Your goal: Please transcribe exactly, and only, the lines of the data below between the line holding "global route,img_valid,170" and the line holding "Note: power is", inclusive.

Source material:
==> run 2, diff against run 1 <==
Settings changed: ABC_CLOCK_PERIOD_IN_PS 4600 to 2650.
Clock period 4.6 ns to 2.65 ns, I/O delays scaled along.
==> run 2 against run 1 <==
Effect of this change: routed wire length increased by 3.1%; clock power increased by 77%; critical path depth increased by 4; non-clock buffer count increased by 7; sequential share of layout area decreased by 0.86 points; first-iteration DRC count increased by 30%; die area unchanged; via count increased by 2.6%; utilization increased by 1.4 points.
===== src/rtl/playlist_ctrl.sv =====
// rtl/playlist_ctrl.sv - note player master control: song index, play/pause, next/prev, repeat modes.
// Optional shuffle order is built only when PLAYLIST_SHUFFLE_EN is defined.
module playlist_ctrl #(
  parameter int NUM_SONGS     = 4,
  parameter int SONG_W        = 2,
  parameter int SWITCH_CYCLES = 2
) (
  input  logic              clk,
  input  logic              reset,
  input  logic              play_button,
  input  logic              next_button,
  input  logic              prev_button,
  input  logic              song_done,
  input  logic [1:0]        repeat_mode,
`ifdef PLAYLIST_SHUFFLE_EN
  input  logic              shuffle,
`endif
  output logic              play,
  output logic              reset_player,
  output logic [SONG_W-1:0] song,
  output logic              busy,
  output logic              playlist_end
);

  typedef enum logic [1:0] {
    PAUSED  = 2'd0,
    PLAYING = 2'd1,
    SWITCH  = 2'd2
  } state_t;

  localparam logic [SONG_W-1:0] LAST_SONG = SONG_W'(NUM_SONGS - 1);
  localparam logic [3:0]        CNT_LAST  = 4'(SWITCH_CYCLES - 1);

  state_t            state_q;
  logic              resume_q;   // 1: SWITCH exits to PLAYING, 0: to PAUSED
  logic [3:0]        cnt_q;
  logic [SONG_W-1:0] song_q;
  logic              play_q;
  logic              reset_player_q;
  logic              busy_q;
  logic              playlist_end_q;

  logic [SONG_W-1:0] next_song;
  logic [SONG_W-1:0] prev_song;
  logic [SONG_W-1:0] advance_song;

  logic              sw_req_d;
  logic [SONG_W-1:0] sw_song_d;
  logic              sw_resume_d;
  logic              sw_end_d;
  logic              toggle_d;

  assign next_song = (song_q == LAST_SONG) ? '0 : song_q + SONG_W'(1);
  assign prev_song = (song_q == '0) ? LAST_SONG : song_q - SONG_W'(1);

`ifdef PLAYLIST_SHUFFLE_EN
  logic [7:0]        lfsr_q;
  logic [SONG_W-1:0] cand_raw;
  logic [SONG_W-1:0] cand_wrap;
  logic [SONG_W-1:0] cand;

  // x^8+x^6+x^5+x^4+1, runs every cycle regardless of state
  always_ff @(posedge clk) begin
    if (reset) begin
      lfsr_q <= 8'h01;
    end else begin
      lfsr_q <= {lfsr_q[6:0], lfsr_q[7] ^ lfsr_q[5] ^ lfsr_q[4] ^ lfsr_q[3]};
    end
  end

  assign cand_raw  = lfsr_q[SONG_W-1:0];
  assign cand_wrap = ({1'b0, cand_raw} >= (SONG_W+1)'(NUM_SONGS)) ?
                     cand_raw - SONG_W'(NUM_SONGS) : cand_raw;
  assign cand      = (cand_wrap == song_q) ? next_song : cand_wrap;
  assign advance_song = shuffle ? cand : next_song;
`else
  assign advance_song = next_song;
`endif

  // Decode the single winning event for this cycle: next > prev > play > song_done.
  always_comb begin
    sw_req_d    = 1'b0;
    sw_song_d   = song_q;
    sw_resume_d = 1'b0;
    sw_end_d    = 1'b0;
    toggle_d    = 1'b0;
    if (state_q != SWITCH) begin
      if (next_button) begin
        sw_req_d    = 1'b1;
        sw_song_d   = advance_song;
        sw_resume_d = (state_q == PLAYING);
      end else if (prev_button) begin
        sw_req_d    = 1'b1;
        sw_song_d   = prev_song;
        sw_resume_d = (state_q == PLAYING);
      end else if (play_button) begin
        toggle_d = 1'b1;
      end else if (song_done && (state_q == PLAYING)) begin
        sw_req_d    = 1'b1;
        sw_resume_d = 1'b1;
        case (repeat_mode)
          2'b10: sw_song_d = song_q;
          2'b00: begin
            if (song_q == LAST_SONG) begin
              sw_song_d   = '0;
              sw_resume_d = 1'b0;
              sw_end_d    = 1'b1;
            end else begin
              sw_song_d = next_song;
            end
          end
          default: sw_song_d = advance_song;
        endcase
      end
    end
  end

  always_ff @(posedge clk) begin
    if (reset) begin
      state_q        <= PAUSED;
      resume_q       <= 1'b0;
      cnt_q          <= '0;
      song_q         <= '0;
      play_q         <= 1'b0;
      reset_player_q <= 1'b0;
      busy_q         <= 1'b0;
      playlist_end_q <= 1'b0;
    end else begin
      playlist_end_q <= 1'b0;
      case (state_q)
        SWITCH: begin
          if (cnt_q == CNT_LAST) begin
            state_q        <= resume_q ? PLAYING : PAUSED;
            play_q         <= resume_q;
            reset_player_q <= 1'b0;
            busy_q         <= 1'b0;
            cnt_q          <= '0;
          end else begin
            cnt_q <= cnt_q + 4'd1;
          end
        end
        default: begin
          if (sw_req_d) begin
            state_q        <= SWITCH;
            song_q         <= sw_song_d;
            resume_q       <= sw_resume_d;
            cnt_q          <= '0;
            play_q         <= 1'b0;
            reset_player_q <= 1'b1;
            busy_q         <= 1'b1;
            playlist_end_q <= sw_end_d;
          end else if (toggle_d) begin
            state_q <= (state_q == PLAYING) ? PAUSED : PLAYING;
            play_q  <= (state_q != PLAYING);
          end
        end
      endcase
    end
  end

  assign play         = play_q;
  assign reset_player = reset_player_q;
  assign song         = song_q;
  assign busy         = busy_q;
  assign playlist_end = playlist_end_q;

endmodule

==

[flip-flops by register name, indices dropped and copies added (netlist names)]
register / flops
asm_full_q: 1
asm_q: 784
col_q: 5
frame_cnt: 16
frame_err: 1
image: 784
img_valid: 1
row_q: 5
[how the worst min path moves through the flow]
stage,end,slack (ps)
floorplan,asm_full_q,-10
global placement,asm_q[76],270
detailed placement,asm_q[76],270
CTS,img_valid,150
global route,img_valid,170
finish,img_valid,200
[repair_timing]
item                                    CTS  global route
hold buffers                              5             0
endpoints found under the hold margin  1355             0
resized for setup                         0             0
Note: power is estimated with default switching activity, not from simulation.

==

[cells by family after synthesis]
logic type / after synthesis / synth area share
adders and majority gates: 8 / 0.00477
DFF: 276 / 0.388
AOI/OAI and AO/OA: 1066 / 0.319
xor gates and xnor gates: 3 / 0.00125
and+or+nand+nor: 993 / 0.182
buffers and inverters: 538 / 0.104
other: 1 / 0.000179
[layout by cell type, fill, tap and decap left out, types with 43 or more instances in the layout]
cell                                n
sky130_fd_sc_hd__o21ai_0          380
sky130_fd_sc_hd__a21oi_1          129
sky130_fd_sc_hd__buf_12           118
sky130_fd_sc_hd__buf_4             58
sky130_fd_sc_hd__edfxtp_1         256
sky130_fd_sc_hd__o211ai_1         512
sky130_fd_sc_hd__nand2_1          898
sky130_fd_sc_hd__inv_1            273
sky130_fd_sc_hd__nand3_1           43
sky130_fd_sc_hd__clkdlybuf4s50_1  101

Answer for the task:
global route,img_valid,170
finish,img_valid,200
[repair_timing]
item                                    CTS  global route
hold buffers                              5             0
endpoints found under the hold margin  1355             0
resized for setup                         0             0
Note: power is estimated with default switching activity, not from simulation.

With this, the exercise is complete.